本イベントはオンライン配信を行わない完全クローズド・リアル限定として実施。冒頭、本誌・赤澤裕介社長兼編集長から、2022〜2023年頃に契約締結した物件の更新期が迫る中での「賃料上昇の波」やコスト環境の変化を提起。「2027年の満期問題」を見据えた企業にとって、常磐道エリアがなぜ情報収集と決断の分岐点となるのか、その背景とテーマが提示された。
続く実践トークセッションでは、A.P.モラー・マースク営業開発本部長の高見秀昭氏と赤澤編集長が対談。同社が自社オペレーション拠点として「なぜ常磐道沿線のあのエリアを選んだのか」という選定プロセスの舞台裏や、新築物件が求人・プレゼン面に与える実際の影響力について語られた。

▲A.P.モラー・マースク営業開発本部長 高見秀昭氏
さらに、近隣拠点との相互融通によるシナジー創出や、港湾混雑と連動した陸上配送の最適化など、クローズドの場だからこそ明かせる先進的な拠点戦略のリアルに、来場者は深く耳を傾けていた。高見氏は「1〜3年先を見越して戦略的に動く重要性」を強調し、デベロッパーとの関係構築も含めた今後の処方箋を示した。
第3部の少人数ラウンドテーブルでは、野村不動産インフラ・インダストリー事業本部 営業部営業二課長の水上悟氏らがアドバイザーを務めた。同エリアに拠点を構えるA.P. モラー・マースクの高見氏や本誌・赤澤編集長もテーブルを巡回し、参加者と直接対面で相談に応じる構成となった。
▲(上)少人数ラウンドテーブルで、アドバイザーとしてマーケットの動向や拠点選定のポイントを解説する野村不動産の水上悟氏
▼(下)参加者からの投げかけに対し、自身の知見や意見を語るA.P.モラー・マースクの高見秀昭氏

このラウンドテーブルでは、輸送・モーダルシフトを巡る現場の苦労や、隣接エリア間で発生するシビアな賃料差と費用対効果のリアル、荷姿に応じた設備スペックの選別基準、既存倉庫の改修・活用課題に至るまで、オフレコならではの切実な悩みとプロの知見が直接飛び交った。
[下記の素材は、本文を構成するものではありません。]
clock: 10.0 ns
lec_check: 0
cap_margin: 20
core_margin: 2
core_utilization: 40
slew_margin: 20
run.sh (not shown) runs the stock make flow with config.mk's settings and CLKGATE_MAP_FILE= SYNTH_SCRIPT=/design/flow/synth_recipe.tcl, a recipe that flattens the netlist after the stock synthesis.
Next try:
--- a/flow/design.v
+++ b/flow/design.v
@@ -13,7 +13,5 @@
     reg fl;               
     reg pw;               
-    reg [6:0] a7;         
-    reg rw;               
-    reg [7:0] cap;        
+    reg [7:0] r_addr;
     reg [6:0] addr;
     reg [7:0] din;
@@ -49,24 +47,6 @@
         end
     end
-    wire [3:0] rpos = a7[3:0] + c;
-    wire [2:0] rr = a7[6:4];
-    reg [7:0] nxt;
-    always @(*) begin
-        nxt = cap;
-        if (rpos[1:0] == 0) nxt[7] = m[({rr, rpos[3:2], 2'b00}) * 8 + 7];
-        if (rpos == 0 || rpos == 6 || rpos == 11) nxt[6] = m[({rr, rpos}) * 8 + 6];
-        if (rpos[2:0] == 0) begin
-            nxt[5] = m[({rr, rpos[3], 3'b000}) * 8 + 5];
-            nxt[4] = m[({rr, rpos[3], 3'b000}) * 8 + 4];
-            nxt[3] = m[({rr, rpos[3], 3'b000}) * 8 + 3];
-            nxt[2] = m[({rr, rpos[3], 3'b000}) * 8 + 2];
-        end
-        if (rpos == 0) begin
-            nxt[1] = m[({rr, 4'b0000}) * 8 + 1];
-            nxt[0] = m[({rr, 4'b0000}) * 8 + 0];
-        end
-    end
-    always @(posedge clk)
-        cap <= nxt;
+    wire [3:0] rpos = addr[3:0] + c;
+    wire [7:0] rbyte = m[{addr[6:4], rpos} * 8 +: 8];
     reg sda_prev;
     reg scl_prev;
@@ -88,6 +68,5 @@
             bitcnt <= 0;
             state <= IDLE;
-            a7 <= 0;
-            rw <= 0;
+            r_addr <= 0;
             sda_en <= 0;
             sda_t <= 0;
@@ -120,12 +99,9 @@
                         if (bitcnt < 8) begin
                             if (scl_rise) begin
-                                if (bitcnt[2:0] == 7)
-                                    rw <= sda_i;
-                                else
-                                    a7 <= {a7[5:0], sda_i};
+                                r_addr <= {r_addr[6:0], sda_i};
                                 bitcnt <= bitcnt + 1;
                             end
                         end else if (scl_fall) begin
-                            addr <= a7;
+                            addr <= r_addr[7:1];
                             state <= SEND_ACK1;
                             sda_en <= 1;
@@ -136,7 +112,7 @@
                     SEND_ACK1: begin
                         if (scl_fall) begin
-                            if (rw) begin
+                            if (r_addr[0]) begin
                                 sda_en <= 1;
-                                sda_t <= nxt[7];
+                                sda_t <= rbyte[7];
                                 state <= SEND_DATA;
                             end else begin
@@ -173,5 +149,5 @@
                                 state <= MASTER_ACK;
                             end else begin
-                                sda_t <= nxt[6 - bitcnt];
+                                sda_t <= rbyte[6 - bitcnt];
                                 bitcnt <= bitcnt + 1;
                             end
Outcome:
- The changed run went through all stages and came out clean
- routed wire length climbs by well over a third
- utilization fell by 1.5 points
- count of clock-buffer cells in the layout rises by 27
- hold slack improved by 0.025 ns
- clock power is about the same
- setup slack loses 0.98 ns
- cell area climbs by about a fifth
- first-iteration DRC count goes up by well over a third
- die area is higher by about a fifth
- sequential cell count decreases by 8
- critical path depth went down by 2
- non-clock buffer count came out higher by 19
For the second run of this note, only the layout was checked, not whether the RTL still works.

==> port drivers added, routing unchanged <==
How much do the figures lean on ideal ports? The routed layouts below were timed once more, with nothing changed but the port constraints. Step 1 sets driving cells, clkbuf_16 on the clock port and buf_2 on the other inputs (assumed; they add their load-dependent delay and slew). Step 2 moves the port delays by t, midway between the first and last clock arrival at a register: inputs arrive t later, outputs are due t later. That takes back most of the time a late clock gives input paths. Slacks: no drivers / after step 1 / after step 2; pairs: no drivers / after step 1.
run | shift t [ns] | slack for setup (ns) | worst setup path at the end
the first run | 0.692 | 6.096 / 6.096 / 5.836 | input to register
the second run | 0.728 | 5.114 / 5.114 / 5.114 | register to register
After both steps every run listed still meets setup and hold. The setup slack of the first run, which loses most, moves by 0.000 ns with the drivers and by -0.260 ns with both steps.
プログラム終了後には活発な名刺交換や個別交流も行われ、登壇者や同じ課題を抱える参加者同士が直接つながりを深める場となった。2027年の契約満期に向けて潮目が変わる今、現場で得た実効性の高いヒントや新たなネットワークを手に、各社が次の一手へと動き出す確かな足がかりをつかんだ。